--- DATASET EXCERPTS ---
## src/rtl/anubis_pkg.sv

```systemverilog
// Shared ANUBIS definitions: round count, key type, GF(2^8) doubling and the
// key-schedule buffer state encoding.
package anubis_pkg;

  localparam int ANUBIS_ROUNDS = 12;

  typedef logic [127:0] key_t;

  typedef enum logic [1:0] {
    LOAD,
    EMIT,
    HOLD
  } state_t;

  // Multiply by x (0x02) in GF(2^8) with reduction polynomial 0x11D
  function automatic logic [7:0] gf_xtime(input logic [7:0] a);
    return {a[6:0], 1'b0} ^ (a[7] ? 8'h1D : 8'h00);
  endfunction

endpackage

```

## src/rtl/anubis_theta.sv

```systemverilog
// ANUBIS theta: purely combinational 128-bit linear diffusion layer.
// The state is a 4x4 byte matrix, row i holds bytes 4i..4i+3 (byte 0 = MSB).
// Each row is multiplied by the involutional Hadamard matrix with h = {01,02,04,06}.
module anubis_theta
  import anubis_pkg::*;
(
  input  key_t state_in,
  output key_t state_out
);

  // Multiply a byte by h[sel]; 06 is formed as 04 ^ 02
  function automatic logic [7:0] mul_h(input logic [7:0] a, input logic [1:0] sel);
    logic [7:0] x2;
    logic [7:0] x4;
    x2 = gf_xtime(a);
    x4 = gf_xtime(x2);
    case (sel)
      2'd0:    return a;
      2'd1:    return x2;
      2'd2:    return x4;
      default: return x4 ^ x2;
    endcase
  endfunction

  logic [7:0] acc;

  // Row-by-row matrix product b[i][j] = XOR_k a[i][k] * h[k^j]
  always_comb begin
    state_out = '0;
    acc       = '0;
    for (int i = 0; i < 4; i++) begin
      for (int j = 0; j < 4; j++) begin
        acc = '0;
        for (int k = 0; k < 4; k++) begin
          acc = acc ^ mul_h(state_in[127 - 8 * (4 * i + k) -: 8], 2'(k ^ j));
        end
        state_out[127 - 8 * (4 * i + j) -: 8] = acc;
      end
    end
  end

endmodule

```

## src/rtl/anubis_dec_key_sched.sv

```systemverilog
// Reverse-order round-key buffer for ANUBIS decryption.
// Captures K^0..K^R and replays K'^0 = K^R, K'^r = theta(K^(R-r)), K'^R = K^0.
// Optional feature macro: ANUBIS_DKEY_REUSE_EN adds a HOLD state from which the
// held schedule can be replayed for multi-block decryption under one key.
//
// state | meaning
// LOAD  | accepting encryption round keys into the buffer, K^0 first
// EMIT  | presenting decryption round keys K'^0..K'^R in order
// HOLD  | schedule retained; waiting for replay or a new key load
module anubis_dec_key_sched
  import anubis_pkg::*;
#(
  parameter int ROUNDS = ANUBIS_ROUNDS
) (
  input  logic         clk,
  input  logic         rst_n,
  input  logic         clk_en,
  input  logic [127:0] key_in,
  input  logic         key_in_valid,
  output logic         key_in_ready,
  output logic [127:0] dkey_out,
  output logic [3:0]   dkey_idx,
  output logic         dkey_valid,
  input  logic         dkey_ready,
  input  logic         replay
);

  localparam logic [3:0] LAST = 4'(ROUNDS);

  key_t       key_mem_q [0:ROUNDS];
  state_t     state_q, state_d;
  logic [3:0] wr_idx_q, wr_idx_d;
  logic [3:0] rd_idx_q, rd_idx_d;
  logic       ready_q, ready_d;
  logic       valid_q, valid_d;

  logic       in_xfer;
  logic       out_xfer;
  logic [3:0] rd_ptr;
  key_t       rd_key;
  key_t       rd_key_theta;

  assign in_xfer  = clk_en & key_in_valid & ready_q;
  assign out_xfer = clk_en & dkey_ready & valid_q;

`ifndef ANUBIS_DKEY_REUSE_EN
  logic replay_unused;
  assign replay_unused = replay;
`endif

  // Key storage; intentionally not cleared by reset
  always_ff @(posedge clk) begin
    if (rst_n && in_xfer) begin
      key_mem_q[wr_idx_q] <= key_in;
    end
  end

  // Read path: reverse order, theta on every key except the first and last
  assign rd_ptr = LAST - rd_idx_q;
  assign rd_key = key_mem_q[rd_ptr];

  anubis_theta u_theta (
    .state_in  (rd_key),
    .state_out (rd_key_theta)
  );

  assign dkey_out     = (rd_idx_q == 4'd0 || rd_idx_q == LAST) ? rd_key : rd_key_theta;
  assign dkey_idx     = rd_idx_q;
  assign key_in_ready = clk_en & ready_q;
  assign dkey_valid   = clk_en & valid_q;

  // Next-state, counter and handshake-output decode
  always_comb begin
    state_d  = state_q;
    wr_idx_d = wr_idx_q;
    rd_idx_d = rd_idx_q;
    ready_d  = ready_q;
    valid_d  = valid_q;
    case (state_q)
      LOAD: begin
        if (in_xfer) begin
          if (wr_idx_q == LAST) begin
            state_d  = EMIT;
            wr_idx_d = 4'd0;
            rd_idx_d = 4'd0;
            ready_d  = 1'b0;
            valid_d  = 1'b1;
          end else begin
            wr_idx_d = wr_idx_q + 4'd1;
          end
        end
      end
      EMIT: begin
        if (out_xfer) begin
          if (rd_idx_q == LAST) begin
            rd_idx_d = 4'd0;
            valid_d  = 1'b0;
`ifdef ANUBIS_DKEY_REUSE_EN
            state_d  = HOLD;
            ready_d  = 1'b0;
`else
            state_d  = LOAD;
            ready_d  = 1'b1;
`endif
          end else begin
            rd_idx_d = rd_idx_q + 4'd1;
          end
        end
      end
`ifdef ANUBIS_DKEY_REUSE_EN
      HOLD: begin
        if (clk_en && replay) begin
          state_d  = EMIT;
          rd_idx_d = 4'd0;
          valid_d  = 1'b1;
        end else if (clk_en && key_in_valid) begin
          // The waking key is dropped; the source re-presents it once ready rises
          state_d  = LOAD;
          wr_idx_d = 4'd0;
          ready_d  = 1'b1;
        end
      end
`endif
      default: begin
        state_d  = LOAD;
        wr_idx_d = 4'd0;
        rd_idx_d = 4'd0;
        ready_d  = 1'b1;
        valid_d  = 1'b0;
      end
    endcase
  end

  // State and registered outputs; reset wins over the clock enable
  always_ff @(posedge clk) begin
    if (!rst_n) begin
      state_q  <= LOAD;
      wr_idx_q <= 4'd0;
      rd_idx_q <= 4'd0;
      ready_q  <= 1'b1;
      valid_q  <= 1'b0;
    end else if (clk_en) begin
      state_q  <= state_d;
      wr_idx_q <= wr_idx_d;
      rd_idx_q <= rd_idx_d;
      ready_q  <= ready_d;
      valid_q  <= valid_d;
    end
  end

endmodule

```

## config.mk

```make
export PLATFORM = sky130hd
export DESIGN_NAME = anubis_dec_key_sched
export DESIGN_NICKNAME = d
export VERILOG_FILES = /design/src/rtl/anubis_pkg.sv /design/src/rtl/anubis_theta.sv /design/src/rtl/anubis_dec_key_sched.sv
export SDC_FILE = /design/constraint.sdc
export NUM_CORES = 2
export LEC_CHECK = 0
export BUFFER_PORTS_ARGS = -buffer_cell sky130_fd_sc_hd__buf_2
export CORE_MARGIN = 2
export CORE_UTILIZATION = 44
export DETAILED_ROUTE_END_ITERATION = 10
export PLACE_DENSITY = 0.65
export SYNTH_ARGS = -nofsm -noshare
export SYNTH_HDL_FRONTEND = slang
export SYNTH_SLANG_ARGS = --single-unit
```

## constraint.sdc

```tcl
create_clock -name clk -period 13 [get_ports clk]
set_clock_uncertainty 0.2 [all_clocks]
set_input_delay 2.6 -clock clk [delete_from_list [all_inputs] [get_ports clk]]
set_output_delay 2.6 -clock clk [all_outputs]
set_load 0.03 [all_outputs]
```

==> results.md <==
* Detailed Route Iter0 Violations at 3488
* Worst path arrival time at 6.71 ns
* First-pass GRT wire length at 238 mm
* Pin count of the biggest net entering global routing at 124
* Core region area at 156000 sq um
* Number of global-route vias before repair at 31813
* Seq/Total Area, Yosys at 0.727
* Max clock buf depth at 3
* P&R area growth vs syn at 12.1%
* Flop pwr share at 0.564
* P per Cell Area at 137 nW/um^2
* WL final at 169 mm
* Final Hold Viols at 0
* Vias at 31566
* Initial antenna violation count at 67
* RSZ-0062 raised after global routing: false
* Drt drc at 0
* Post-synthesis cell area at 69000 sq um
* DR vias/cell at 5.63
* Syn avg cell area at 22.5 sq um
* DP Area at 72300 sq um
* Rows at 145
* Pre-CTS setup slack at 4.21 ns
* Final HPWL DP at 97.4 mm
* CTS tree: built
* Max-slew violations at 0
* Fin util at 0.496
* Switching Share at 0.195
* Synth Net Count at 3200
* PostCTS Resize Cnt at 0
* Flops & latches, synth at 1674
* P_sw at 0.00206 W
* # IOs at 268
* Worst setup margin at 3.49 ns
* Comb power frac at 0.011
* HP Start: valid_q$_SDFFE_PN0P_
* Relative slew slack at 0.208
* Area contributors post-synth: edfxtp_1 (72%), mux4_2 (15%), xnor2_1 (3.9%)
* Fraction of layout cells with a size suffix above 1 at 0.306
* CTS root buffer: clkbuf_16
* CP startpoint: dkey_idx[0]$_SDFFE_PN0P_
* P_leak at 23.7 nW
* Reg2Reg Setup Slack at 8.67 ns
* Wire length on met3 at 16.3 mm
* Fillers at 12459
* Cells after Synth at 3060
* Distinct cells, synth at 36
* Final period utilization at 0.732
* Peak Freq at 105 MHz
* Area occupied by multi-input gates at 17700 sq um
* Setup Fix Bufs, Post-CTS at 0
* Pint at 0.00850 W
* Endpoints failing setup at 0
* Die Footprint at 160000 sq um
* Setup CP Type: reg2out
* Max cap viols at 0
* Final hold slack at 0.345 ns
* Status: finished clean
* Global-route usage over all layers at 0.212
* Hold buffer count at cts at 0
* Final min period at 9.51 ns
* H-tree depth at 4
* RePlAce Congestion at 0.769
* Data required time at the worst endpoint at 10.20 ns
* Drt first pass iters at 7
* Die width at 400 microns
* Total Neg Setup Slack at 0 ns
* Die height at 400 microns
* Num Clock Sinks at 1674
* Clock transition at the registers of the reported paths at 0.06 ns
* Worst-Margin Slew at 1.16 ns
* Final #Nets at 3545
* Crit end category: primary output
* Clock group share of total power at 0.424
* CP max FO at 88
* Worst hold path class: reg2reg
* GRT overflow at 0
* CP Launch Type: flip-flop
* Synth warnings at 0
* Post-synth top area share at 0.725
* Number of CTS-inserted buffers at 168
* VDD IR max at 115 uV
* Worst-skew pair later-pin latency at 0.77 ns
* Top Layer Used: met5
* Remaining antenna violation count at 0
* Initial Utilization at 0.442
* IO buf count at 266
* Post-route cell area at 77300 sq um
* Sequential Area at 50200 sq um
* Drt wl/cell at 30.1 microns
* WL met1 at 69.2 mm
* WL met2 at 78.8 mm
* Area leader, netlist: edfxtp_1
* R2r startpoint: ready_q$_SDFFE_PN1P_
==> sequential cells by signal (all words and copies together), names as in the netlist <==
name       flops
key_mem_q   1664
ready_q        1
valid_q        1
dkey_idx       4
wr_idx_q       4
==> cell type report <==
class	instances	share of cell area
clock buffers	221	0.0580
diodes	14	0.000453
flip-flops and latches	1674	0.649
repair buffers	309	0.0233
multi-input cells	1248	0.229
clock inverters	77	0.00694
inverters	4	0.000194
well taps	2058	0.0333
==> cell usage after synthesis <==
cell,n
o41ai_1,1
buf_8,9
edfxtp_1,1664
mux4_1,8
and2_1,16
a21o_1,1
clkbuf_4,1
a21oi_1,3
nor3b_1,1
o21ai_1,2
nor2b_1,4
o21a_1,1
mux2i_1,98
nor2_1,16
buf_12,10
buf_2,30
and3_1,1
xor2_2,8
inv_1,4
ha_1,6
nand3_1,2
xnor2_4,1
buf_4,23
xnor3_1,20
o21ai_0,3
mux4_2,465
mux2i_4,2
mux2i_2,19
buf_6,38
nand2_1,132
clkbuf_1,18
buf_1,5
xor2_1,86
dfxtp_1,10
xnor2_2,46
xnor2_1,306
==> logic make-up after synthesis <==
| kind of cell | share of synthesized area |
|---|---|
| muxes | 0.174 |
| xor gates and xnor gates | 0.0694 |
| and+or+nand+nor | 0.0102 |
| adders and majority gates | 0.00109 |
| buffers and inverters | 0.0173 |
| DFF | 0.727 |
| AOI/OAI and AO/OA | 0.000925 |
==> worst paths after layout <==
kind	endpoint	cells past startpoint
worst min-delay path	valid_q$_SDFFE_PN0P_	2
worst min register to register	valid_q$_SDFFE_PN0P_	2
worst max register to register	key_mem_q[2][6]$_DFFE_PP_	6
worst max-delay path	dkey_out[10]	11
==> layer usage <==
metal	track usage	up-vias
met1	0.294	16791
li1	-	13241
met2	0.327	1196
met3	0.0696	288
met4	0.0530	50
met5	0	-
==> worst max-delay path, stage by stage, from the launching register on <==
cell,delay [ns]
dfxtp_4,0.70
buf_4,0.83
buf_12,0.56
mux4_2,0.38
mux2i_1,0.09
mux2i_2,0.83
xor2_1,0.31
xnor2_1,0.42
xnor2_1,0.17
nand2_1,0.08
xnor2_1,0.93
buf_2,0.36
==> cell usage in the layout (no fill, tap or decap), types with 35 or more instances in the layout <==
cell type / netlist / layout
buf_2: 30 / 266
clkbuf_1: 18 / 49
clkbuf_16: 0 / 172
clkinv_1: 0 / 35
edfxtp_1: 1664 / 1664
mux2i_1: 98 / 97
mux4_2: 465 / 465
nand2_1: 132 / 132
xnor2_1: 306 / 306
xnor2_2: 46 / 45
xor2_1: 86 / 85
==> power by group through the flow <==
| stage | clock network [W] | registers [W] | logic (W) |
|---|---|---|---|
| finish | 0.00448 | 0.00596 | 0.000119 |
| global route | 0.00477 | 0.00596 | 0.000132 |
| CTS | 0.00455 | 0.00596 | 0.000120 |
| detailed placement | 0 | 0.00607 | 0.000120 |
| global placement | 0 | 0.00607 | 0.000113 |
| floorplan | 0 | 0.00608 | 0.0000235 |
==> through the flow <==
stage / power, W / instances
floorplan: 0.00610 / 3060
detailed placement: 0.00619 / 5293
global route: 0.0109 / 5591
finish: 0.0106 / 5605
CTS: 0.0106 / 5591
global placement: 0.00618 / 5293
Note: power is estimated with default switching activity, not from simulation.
---
--- DATASET EXCERPTS ---
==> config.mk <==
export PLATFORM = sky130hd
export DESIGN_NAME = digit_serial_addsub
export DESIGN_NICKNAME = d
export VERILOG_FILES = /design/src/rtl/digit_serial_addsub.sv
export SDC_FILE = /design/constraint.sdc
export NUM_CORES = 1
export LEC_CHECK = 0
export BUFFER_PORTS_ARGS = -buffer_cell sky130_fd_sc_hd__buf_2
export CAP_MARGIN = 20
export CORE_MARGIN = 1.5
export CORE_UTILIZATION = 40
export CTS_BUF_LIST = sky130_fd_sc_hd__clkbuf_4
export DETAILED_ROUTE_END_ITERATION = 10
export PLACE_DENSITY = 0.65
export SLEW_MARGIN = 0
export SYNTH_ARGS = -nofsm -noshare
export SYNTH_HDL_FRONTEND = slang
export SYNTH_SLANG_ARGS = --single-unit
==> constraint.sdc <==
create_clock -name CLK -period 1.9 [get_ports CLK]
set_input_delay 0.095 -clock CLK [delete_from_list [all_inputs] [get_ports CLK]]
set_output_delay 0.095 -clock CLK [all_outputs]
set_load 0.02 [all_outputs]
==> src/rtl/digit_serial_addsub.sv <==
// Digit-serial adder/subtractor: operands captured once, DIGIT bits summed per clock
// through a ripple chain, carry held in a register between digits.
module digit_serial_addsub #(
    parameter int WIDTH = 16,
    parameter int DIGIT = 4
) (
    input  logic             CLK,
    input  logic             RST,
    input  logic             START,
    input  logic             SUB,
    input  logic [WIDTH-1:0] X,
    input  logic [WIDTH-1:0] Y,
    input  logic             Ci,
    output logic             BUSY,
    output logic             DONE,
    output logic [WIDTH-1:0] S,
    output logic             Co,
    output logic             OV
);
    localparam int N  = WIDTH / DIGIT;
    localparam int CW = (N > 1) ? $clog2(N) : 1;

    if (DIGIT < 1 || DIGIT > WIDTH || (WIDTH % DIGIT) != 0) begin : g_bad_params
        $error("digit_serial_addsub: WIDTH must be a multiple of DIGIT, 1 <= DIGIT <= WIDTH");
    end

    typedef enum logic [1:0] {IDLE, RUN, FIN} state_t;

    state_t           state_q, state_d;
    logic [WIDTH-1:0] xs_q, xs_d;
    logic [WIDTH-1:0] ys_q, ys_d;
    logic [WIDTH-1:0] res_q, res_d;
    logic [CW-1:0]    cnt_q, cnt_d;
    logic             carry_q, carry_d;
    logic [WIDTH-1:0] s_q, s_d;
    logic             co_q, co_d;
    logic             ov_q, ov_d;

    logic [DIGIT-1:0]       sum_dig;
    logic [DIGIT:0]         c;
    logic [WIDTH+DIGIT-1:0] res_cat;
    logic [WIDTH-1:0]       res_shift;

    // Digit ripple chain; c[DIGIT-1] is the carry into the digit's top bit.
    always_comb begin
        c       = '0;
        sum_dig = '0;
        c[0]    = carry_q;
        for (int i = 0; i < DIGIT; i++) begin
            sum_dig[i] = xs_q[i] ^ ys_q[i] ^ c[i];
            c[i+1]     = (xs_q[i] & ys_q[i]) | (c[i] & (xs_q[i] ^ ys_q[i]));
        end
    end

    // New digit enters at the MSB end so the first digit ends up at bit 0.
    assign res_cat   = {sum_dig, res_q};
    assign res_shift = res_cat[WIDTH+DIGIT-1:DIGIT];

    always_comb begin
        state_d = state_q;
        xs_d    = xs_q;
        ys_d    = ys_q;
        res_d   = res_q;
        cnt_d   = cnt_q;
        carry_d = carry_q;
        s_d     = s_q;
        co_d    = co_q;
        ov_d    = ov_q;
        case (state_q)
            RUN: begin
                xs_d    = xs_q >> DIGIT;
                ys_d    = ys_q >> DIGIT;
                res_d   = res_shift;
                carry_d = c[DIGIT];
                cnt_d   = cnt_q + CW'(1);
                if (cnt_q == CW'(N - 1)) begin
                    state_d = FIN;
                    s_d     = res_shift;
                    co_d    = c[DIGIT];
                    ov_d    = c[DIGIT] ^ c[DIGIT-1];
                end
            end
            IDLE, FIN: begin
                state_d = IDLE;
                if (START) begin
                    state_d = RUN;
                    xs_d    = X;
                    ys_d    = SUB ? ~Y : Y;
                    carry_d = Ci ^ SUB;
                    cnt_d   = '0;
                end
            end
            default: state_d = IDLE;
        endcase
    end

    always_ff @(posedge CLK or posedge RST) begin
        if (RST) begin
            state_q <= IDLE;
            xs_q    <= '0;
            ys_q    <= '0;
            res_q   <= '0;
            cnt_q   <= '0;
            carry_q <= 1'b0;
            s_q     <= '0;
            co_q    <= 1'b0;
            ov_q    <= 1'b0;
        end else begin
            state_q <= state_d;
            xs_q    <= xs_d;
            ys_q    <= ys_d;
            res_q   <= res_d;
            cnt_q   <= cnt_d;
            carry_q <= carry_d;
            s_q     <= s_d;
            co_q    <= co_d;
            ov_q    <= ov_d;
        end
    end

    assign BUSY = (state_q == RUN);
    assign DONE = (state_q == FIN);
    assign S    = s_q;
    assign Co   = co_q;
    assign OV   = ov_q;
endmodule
---
**EXERCISE DESCRIPTION:**
Count every line above that holds the string "return" and give the total, nothing more.

**SOLUTION FOR THIS EXERCISE:**
5